- Supreme Court of the United States

Argued April 20, 1959 Decided June 29, 1959
- Full case name: William G. Barr v. Linda Matteo
- Citations: 360 U.S. 564 (more) 79 S. Ct. 1335, 3 L.Ed.2d 1434

Case history
- Prior: Barr v. Matteo, 244 F.2d 767 (D.C. Cir. 1957)

Holding
- Petitioner's plea of absolute privilege in defense of the alleged libel must be sustained.

Court membership
- Chief Justice Earl Warren Associate Justices Hugo Black · Felix Frankfurter William O. Douglas · Tom C. Clark John M. Harlan II · William J. Brennan Jr. Charles E. Whittaker · Potter Stewart

Case opinions
- Plurality: Harlan, joined by Frankfurter, Clark, Whittaker
- Concurrence: Black
- Dissent: Warren, joined by Douglas
- Dissent: Brennan
- Dissent: Stewart

= Barr v. Matteo =

Barr v. Matteo, , was a United States Supreme Court case concerning legal immunity for officers of the executive branch. The Court held that when a federal government official issues a press release or other public statement about an aspect of their official duties, they are absolutely immune from libel suits—at least so long as the libel suit was not authorized by Congress, per Justice Hugo Black, whose concurring opinion provided the decisive fifth vote for immunity. The case originated when John J. Madigan and Linda Matteo, two former employees of the Office of Rent Stabilization, sued acting director William G. Barr over statements he made about them in a press release. In the Supreme Court's plurality opinion for four of five justices in the majority, Justice John Marshall Harlan II said that Barr was immune from being sued over the contents of his press release because his issuance of that press release was within the "outer perimeter" of his official duties. Harlan's opinion further asserted that federal officials "should be free to exercise their duties unembarrassed by the fear of damage suits in respect of acts done in the course of those duties."

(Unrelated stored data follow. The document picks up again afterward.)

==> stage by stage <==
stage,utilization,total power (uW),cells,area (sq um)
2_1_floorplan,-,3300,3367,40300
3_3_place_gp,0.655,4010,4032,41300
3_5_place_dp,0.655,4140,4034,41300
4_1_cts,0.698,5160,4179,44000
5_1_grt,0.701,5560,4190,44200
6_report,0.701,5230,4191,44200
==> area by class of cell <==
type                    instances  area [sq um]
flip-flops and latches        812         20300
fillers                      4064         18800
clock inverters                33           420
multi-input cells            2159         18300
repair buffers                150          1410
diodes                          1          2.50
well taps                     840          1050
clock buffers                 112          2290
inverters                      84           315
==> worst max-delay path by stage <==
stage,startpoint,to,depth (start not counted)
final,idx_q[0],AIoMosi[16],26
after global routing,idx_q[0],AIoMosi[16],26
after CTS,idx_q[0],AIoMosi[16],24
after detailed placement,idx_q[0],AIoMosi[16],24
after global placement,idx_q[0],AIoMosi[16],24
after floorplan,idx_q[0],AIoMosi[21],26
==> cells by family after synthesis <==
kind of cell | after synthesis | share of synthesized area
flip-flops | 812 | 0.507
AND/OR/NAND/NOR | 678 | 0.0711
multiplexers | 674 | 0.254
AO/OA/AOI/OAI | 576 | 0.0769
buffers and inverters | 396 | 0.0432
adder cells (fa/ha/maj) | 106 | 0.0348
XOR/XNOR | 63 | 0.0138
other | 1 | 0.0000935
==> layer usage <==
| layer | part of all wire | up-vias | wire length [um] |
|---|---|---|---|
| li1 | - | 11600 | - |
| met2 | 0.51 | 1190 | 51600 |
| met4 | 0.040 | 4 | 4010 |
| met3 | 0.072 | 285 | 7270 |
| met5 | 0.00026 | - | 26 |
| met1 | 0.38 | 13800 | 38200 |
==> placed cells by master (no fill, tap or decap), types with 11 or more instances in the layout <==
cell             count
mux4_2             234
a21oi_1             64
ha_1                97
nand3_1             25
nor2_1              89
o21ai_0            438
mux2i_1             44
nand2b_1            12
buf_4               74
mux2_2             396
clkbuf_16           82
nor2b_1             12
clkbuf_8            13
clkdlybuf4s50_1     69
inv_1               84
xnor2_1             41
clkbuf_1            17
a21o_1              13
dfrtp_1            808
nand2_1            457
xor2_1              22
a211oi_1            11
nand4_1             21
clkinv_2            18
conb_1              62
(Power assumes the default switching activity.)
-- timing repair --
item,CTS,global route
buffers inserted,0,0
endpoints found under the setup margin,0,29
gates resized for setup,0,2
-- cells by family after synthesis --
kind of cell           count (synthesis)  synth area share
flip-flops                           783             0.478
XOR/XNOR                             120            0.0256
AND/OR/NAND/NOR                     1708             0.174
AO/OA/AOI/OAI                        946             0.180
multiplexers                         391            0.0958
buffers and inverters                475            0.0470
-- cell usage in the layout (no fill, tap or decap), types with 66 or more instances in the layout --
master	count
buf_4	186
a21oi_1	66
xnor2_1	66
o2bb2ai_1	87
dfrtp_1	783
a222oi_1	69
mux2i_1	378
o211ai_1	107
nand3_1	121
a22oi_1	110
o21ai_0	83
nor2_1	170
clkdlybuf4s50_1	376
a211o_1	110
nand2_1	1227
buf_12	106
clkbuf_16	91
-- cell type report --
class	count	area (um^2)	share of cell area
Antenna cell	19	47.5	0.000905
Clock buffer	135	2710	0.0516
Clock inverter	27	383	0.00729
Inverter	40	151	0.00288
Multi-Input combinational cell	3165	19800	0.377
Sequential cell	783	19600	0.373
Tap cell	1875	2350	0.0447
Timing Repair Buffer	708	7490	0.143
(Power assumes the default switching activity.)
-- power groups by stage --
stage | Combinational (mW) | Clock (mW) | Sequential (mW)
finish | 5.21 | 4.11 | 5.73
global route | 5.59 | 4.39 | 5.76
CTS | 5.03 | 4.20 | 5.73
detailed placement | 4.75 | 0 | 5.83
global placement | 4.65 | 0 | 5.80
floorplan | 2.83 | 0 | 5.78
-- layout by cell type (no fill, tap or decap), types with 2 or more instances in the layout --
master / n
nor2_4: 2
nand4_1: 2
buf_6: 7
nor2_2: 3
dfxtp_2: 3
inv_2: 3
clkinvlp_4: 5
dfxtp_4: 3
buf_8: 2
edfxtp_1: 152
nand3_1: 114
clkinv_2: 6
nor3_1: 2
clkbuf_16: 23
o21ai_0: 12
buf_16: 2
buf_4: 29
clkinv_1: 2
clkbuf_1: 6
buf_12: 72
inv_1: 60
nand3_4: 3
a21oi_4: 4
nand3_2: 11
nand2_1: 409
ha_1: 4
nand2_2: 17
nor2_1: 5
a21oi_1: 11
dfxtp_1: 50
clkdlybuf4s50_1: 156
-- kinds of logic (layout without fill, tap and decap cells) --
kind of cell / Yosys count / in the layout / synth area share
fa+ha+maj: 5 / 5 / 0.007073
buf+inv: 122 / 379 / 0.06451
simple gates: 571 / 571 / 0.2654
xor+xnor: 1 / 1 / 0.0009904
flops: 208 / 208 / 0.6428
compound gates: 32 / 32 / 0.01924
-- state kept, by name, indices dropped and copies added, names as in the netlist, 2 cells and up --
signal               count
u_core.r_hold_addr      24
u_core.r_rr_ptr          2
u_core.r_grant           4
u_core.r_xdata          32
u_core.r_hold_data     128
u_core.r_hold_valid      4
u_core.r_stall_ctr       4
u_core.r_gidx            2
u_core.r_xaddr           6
$ cat config.mk
export PLATFORM = sky130hd
export DESIGN_NAME = dbg_bridge_host
export DESIGN_NICKNAME = d
export VERILOG_FILES = /design/src/rtl/dbg_bridge_host.sv
export SDC_FILE = /design/constraint.sdc
export NUM_CORES = 1
export LEC_CHECK = 0
export BUFFER_PORTS_ARGS = -buffer_cell sky130_fd_sc_hd__buf_2
export CORE_MARGIN = 1.5
export CORE_UTILIZATION = 50
export CTS_BUF_LIST = sky130_fd_sc_hd__clkbuf_8 sky130_fd_sc_hd__clkbuf_16
export DETAILED_ROUTE_END_ITERATION = 10
export HOLD_SLACK_MARGIN = 0.03
export PLACE_DENSITY_LB_ADDON = 0.25
export SLEW_MARGIN = 20
export SYNTH_ARGS = -nofsm -noshare
export SYNTH_HDL_FRONTEND = slang
export SYNTH_SLANG_ARGS = --single-unit
export TNS_END_PERCENT = 100
$ cat constraint.sdc
create_clock -name clk_i -period 2.15 [get_ports clk_i]
set_input_delay 0.43 -clock clk_i [delete_from_list [all_inputs] [get_ports clk_i]]
set_output_delay 0.43 -clock clk_i [all_outputs]
set_load 0.05 [all_outputs]
**src/rtl/uart_column_scheduler_if.sv**
```systemverilog
// Matrix-in / transmitter-out bundle for uart_column_scheduler.
// slave = scheduler side, master = producer/transmitter side.
interface uart_column_scheduler_if;
  logic         in_valid;
  logic         in_ready;
  logic [127:0] in_btint_a;
  logic [127:0] in_btint_b;
  logic [31:0]  in_overflow;
  logic [127:0] tx_btint_a;
  logic [127:0] tx_btint_b;
  logic [31:0]  tx_overflow;
  logic [31:0]  tx_column;
  logic         tx_reset_active_low;
  logic         busy;
  logic         done;

  modport slave (
    input  in_valid,
    input  in_btint_a,
    input  in_btint_b,
    input  in_overflow,
    output in_ready,
    output tx_btint_a,
    output tx_btint_b,
    output tx_overflow,
    output tx_column,
    output tx_reset_active_low,
    output busy,
    output done
  );

  modport master (
    output in_valid,
    output in_btint_a,
    output in_btint_b,
    output in_overflow,
    input  in_ready,
    input  tx_btint_a,
    input  tx_btint_b,
    input  tx_overflow,
    input  tx_column,
    input  tx_reset_active_low,
    input  busy,
    input  done
  );
endinterface

```
**src/rtl/uart_column_scheduler.sv**
```systemverilog
// Snapshots one 4x4 BTINT matrix and steps the UART transmitter through
// columns 0..3 (REPEAT_COUNT times); ports: clock, async low reset, bus.
module uart_column_scheduler #(
  parameter int BIT_CYCLES    = 10000000,
  parameter int FRAME_BITS    = 56,
  parameter int REPEAT_COUNT  = 1,
  parameter int COUNTER_WIDTH = 32
) (
  input  logic uart_column_scheduler_clock,
  input  logic uart_column_scheduler_reset_active_low,
  uart_column_scheduler_if.slave bus
);

  localparam logic [COUNTER_WIDTH-1:0] FRAME_LAST =
    COUNTER_WIDTH'(BIT_CYCLES * FRAME_BITS - 1);
  localparam logic [COUNTER_WIDTH-1:0] RPT_LAST =
    COUNTER_WIDTH'(REPEAT_COUNT - 1);

  typedef enum logic [1:0] {
    S_IDLE,
    S_LOAD,
    S_SEND,
    S_FINISH
  } state_t;

  logic clk;
  logic rst_n;
  assign clk   = uart_column_scheduler_clock;
  assign rst_n = uart_column_scheduler_reset_active_low;

  state_t                   state_q, state_d;
  logic [127:0]             a_q, a_d;
  logic [127:0]             b_q, b_d;
  logic [31:0]              ov_q, ov_d;
  logic [1:0]               col_q, col_d;
  logic [COUNTER_WIDTH-1:0] rpt_q, rpt_d;
  logic [COUNTER_WIDTH-1:0] cyc_q, cyc_d;
  logic                     txrst_q, txrst_d;
  logic                     busy_q, busy_d;
  logic                     done_q, done_d;

  logic frame_end;
  logic last_col;
  logic more_rpt;

  assign frame_end = (cyc_q == FRAME_LAST);
  assign last_col  = (col_q == 2'd3);
  assign more_rpt  = (rpt_q < RPT_LAST);

  always_comb begin
    state_d = state_q;
    a_d     = a_q;
    b_d     = b_q;
    ov_d    = ov_q;
    col_d   = col_q;
    rpt_d   = rpt_q;
    cyc_d   = cyc_q;
    txrst_d = txrst_q;
    busy_d  = busy_q;
    done_d  = 1'b0;
    unique case (state_q)
      S_IDLE: begin
        txrst_d = 1'b0;
        if (bus.in_valid) begin
          a_d     = bus.in_btint_a;
          b_d     = bus.in_btint_b;
          ov_d    = bus.in_overflow;
          col_d   = 2'd0;
          rpt_d   = '0;
          busy_d  = 1'b1;
          state_d = S_LOAD;
        end
      end
      // Transmitter is still held in reset across this edge,
      // so its first frame starts from a known bit position.
      S_LOAD: begin
        cyc_d   = '0;
        txrst_d = 1'b1;
        state_d = S_SEND;
      end
      S_SEND: begin
        if (frame_end) begin
          cyc_d = '0;
          unique case (1'b1)
            !last_col: begin
              col_d = col_q + 2'd1;
            end
            // Wrap to column 0 without dropping the
            // transmitter reset, so the line never glitches.
            last_col && more_rpt: begin
              col_d = 2'd0;
              rpt_d = rpt_q + 1'b1;
            end
            default: begin
              txrst_d = 1'b0;
              busy_d  = 1'b0;
              done_d  = 1'b1;
              state_d = S_FINISH;
            end
          endcase
        end else begin
          cyc_d = cyc_q + 1'b1;
        end
      end
      S_FINISH: begin
        state_d = S_IDLE;
      end
      default: begin
        state_d = S_IDLE;
      end
    endcase
  end

  always_ff @(posedge clk or negedge rst_n) begin
    if (!rst_n) begin
      state_q <= S_IDLE;
      a_q     <= '0;
      b_q     <= '0;
      ov_q    <= '0;
      col_q   <= '0;
      rpt_q   <= '0;
      cyc_q   <= '0;
      txrst_q <= 1'b0;
      busy_q  <= 1'b0;
      done_q  <= 1'b0;
    end else begin
      state_q <= state_d;
      a_q     <= a_d;
      b_q     <= b_d;
      ov_q    <= ov_d;
      col_q   <= col_d;
      rpt_q   <= rpt_d;
      cyc_q   <= cyc_d;
      txrst_q <= txrst_d;
      busy_q  <= busy_d;
      done_q  <= done_d;
    end
  end

  assign bus.in_ready            = (state_q == S_IDLE);
  assign bus.tx_btint_a          = a_q;
  assign bus.tx_btint_b          = b_q;
  assign bus.tx_overflow         = ov_q;
  assign bus.tx_column           = {30'd0, col_q};
  assign bus.tx_reset_active_low = txrst_q;
  assign bus.busy                = busy_q;
  assign bus.done                = done_q;

endmodule

```
**src/flat_wrapper.sv**
```systemverilog
// flat-port wrapper written by rule: the top's interface ports become plain ports
module uart_column_scheduler_flat 
#(
  parameter int BIT_CYCLES    = 10000000,
  parameter int FRAME_BITS    = 56,
  parameter int REPEAT_COUNT  = 1,
  parameter int COUNTER_WIDTH = 32
)
  (uart_column_scheduler_clock, uart_column_scheduler_reset_active_low, bus_in_valid, bus_in_btint_a, bus_in_btint_b, bus_in_overflow, bus_in_ready, bus_tx_btint_a, bus_tx_btint_b, bus_tx_overflow, bus_tx_column, bus_tx_reset_active_low, bus_busy, bus_done);
  uart_column_scheduler_if bus_i ();
  input  logic uart_column_scheduler_clock;
  input  logic uart_column_scheduler_reset_active_low;
  input wire logic [$bits(bus_i.in_valid)-1:0] bus_in_valid;
  input wire logic [$bits(bus_i.in_btint_a)-1:0] bus_in_btint_a;
  input wire logic [$bits(bus_i.in_btint_b)-1:0] bus_in_btint_b;
  input wire logic [$bits(bus_i.in_overflow)-1:0] bus_in_overflow;
  output wire logic [$bits(bus_i.in_ready)-1:0] bus_in_ready;
  output wire logic [$bits(bus_i.tx_btint_a)-1:0] bus_tx_btint_a;
  output wire logic [$bits(bus_i.tx_btint_b)-1:0] bus_tx_btint_b;
  output wire logic [$bits(bus_i.tx_overflow)-1:0] bus_tx_overflow;
  output wire logic [$bits(bus_i.tx_column)-1:0] bus_tx_column;
  output wire logic [$bits(bus_i.tx_reset_active_low)-1:0] bus_tx_reset_active_low;
  output wire logic [$bits(bus_i.busy)-1:0] bus_busy;
  output wire logic [$bits(bus_i.done)-1:0] bus_done;
  assign bus_i.in_valid = bus_in_valid;
  assign bus_i.in_btint_a = bus_in_btint_a;
  assign bus_i.in_btint_b = bus_in_btint_b;
  assign bus_i.in_overflow = bus_in_overflow;
  assign bus_in_ready = bus_i.in_ready;
  assign bus_tx_btint_a = bus_i.tx_btint_a;
  assign bus_tx_btint_b = bus_i.tx_btint_b;
  assign bus_tx_overflow = bus_i.tx_overflow;
  assign bus_tx_column = bus_i.tx_column;
  assign bus_tx_reset_active_low = bus_i.tx_reset_active_low;
  assign bus_busy = bus_i.busy;
  assign bus_done = bus_i.done;
  uart_column_scheduler #(.BIT_CYCLES(BIT_CYCLES), .FRAME_BITS(FRAME_BITS), .REPEAT_COUNT(REPEAT_COUNT), .COUNTER_WIDTH(COUNTER_WIDTH)) u_core (.uart_column_scheduler_clock(uart_column_scheduler_clock), .uart_column_scheduler_reset_active_low(uart_column_scheduler_reset_active_low), .bus(bus_i));
endmodule
```
**config.mk**
```make
export PLATFORM = sky130hd
export DESIGN_NAME = uart_column_scheduler_flat
export DESIGN_NICKNAME = d
export VERILOG_FILES = /design/src/rtl/uart_column_scheduler_if.sv /design/src/rtl/uart_column_scheduler.sv /design/src/flat_wrapper.sv
export SDC_FILE = /design/constraint.sdc
export NUM_CORES = 1
export LEC_CHECK = 0
export CORE_AREA = 2 2 242 244
export DETAILED_ROUTE_END_ITERATION = 10
export DIE_AREA = 0 0 244 246
export PLACE_DENSITY = 0.5
export SLEW_MARGIN = 10
export SYNTH_ARGS = -nofsm -noshare
export SYNTH_HDL_FRONTEND = slang
export SYNTH_SLANG_ARGS = --single-unit
```
**constraint.sdc**
```tcl
create_clock -name uart_column_scheduler_clock -period 3 [get_ports uart_column_scheduler_clock]
set_clock_uncertainty 0.05 [all_clocks]
set_input_delay 0.6 -clock uart_column_scheduler_clock [delete_from_list [all_inputs] [get_ports uart_column_scheduler_clock]]
set_output_delay 0.6 -clock uart_column_scheduler_clock [all_outputs]
set_load 0.03 [all_outputs]
```
==> reports/metrics.csv <==
stage;metric;value;unit
clock_network;clk_path_buf_depth;3;
clock_network;cts.sinks;327;
logic_synthesis;yosysTopAreaCellShare;61.8;%
setup_path;critPathBufInv;2;
timing;min_period_over_period;94.0;%
layout;fillers;5525;
die;pin_count;615;
logic_synthesis;yosys_register_bits;327;
die;start_util;23.1;%
global_route;grt_pass1_wl;65.9;mm
setup_path;crit_slowest_cell;clkdlybuf4s50_1;
logic_synthesis;synth_area_leaders;dfrtp_1 62%, mux2_2 25%, buf_4 1.7%;
logic_synthesis;async_flop_share;100;%
detailed_routing;viasPerCell;4.19;
setup_path;cp-end-kind;output port;
timing;max_clock_freq;355;MHz
setup_path;crit_arrival;2170;ps
logic_synthesis;netlist_instances;896;
detailed_routing;drc;0;
logic_synthesis;ys_types;51;
timing;hold_violations;0;
timing;maxSlewViolCount;0;
timing;whs;450;ps
detailed_routing;drt_iter0_markers;351;
setup_path;required;2350;ps
placement;place_congestion;0.772;
die;num_rows;88;
setup_path;start_kind;register;
layout;layout-drive-gt1-share;25.5;%
logic_synthesis;seq_area_frac_synth;61.8;%
clock_network;cts_buffers;41;
detailed_routing;num_vias;9640;
global_route;grt_pass1_vias;10300;
setup_path;r2r_slack;440;ps
layout;final_nets;1803;
die;die_h;246;um
clock_network;clk_pin_slew;50;ps
layout;final_util;37.3;%
job;max_cap_viol_count;0;
setup_path;max_stage_delay;740;ps
logic_synthesis;syn_avg_cell_area;14.8;um^2
hold_path;hp-class;register to register;
placement;dpl.cell_count;2226;
logic_synthesis;syn_area;13200;um^2
detailed_routing;first_pass_iters;4;
timing;finalSetupTns;0;ps
layout;syn_to_final_growth;61.7;%
die;fp.dieArea;60000;um^2
setup_path;critPathTopFamily;buffers and inverters;
global_route;grt.overflow.total;0;
setup_path;path_class;register to output port;
clock_network;post_cts_buffers;0;
power_and_ir_drop;power.density;1170;nW/um^2
outcome;status;completed;
clock_network;h-tree-depth;2;
power_and_ir_drop;power_leakage;8.84;nW
setup_path;worstPathCellList;inv_1 > ha_1 > clkdlybuf4s50_1;
timing;slew_headroom;65.6;%
timing;period_minus_slack;2820;ps
timing;rsz0062_at_grt;no;
global_route;grt.total_usage;14.4;%
placement;portBuffers;584;
placement;dp.final_hpwl;33.6;mm
global_route;grt_max_degree;79;
timing;report.final.setup_viol;0;
clock_network;clkLatencyLatePin;550;ps
detailed_routing;drtAntennaViolNets;0;
logic_synthesis;synth-edff-count;0;
die;die_w;244;um
logic_synthesis;yosysWarnings;0;
setup_path;crit_fanout;5;
detailed_routing;drt-wirelength-per-cell;19.3;um
timing;worst_pin_slew;516;ps
logic_synthesis;synth.largest_area_cell;dfrtp_1;
global_route;antenna_found_initial;3;
clock_network;root_buffer;clkbuf_16;
power_and_ir_drop;vdd_ir_drop_max;0.575;mV
timing;worst_slack;181;ps
detailed_routing;wirelength;44.4;mm
die;core_area;57400;um^2
logic_synthesis;yosys_most_used_dff;dfrtp_1;
layout;fin_cells;2300;
clock_network;cts_tree;done;
placement;post-place-ws;450;ps
## synth_stat cells (all sizes together), types with 4 or more instances
master,number
clkbuf,39
nand3,12
and3,4
or4,13
o31ai,9
nor4,8
inv,5
or3,5
mux2,289
o21ai,7
nor2,6
a22oi,15
xnor2,9
and4,7
buf,37
ha,7
nand4,17
nor3,5
xor2,4
a21oi,18
nand2,21
dfrtp,327
or4b,4
## worst reg2reg max path: stages, from the launching register on
cell,delay [ps]
dfrtp_1,400
inv_1,110
ha_1,460
and3_1,310
nand3_1,270
buf_4,260
or4_1,460
a22oi_1,160
## per-layer routing
| metal | global-route usage, % | part of all wire [%] | vias up |
|---|---|---|---|
| li1 | - | - | 4401 |
| met3 | 5.41 | 8.9 | 73 |
| met5 | 0 | 0.079 | - |
| met2 | 24.8 | 51 | 379 |
| met1 | 16.3 | 37 | 4781 |
| met4 | 4.64 | 2.5 | 6 |
## repair_timing
item                                   4_1_cts  5_1_grt
gates resized for setup                      0        0
endpoints found under the hold margin       47        0
hold buffers                                 1        0
## sequential cells by signal, indices dropped and copies added (netlist names)
register / count
u_core.bus.tx_btint_b: 128
u_core.bus.busy: 1
u_core.bus.tx_reset_active_low: 1
u_core.bus.tx_btint_a: 128
u_core.col_q: 2
u_core.state_q: 2
u_core.cyc_q: 32
u_core.bus.tx_overflow: 32
u_core.bus.done: 1
## kinds of logic (layout without fill, tap and decap cells)
family,count (synthesis),in the layout,synth area share [%]
DFF,327,327,61.8
muxes,289,289,24.6
and+or+nand+nor,113,113,5.47
buffers and inverters,81,690,3.21
AOI/OAI and AO/OA,65,65,3.34
xor gates and xnor gates,13,13,0.861
adders and majority gates,7,7,0.662
other,1,31,0.0283
## cell type report
| type | count | area [um^2] | share of cell area [%] |
|---|---|---|---|
| Antenna cell | 1 | 2.50 | 0.0117 |
| Clock buffer | 59 | 1180 | 5.53 |
| Clock inverter | 13 | 96.3 | 0.450 |
| Inverter | 5 | 18.8 | 0.0877 |
| Multi-Input combinational cell | 517 | 4740 | 22.2 |
| Sequential cell | 327 | 8180 | 38.3 |
| Tap cell | 765 | 957 | 4.47 |
| Timing Repair Buffer | 613 | 6210 | 29.0 |
## layout by cell type, fill, tap and decap left out, types with 11 or more instances in the layout
cell	netlist	layout
a22oi_1	14	14
buf_4	30	17
dfrtp_1	327	327
buf_12	0	11
a21oi_1	18	18
conb_1	1	30
clkdlybuf4s50_1	0	583
or4_1	12	12
nand3_1	12	12
clkbuf_16	0	41
mux2_2	289	289
nand4_1	16	16
nand2_1	21	20
## power breakdown
part           internal (W)  switching [W]  leakage (nW)
combinational       0.00578        0.00698          4.27
clock               0.00275        0.00194         0.630
sequential          0.00646        0.00108          3.95
## path summary, 6_finish.rpt
path / from / to / cells after the start
setup / recovery: u_core.state_q[0]$_DFFE_PN0P_ / bus_in_ready / 3
hold / removal: u_core.bus.tx_btint_b[13]$_DFFE_PN0P_ / u_core.bus.tx_btint_b[13]$_DFFE_PN0P_ / 1
setup reg to reg: u_core.state_q[1]$_DFFE_PN0P_ / u_core.cyc_q[23]$_DFFE_PN0P_ / 7
hold reg to reg: u_core.bus.tx_btint_b[13]$_DFFE_PN0P_ / u_core.bus.tx_btint_b[13]$_DFFE_PN0P_ / 1
max in group asynchronous: uart_column_scheduler_reset_active_low / u_core.cyc_q[14]$_DFFE_PN0P_ / 3
min in group asynchronous: uart_column_scheduler_reset_active_low / u_core.bus.tx_btint_a[22]$_DFFE_PN0P_ / 2
## metrics by stage
step	power (W)	instance area, um^2
3_3_place_gp	0.0204	20100
4_1_cts	0.0254	21400
3_5_place_dp	0.0205	20100
5_1_grt	0.0263	21400
2_1_floorplan	0.0145	13300
6_report	0.0250	21400
Note: power is estimated with default switching activity, not from simulation.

The Barr v. Matteo case had an influence on discussions in later cases involving legal immunity. In the case of Scheuer v. Rhodes, the Supreme Court held state executives to qualified immunity. In Joanne Witty’s analysis for the Columbia Law Review, she says that absolute immunity causes inconsistency when compared to qualified immunity with state officials. In her analysis, she proposes that immunity should be determined by the nature of the official’s offense rather than their rank, whether state or federal. She writes that this approach would ensure that immunity is as broad as necessary to prevent unwarranted interference with the government.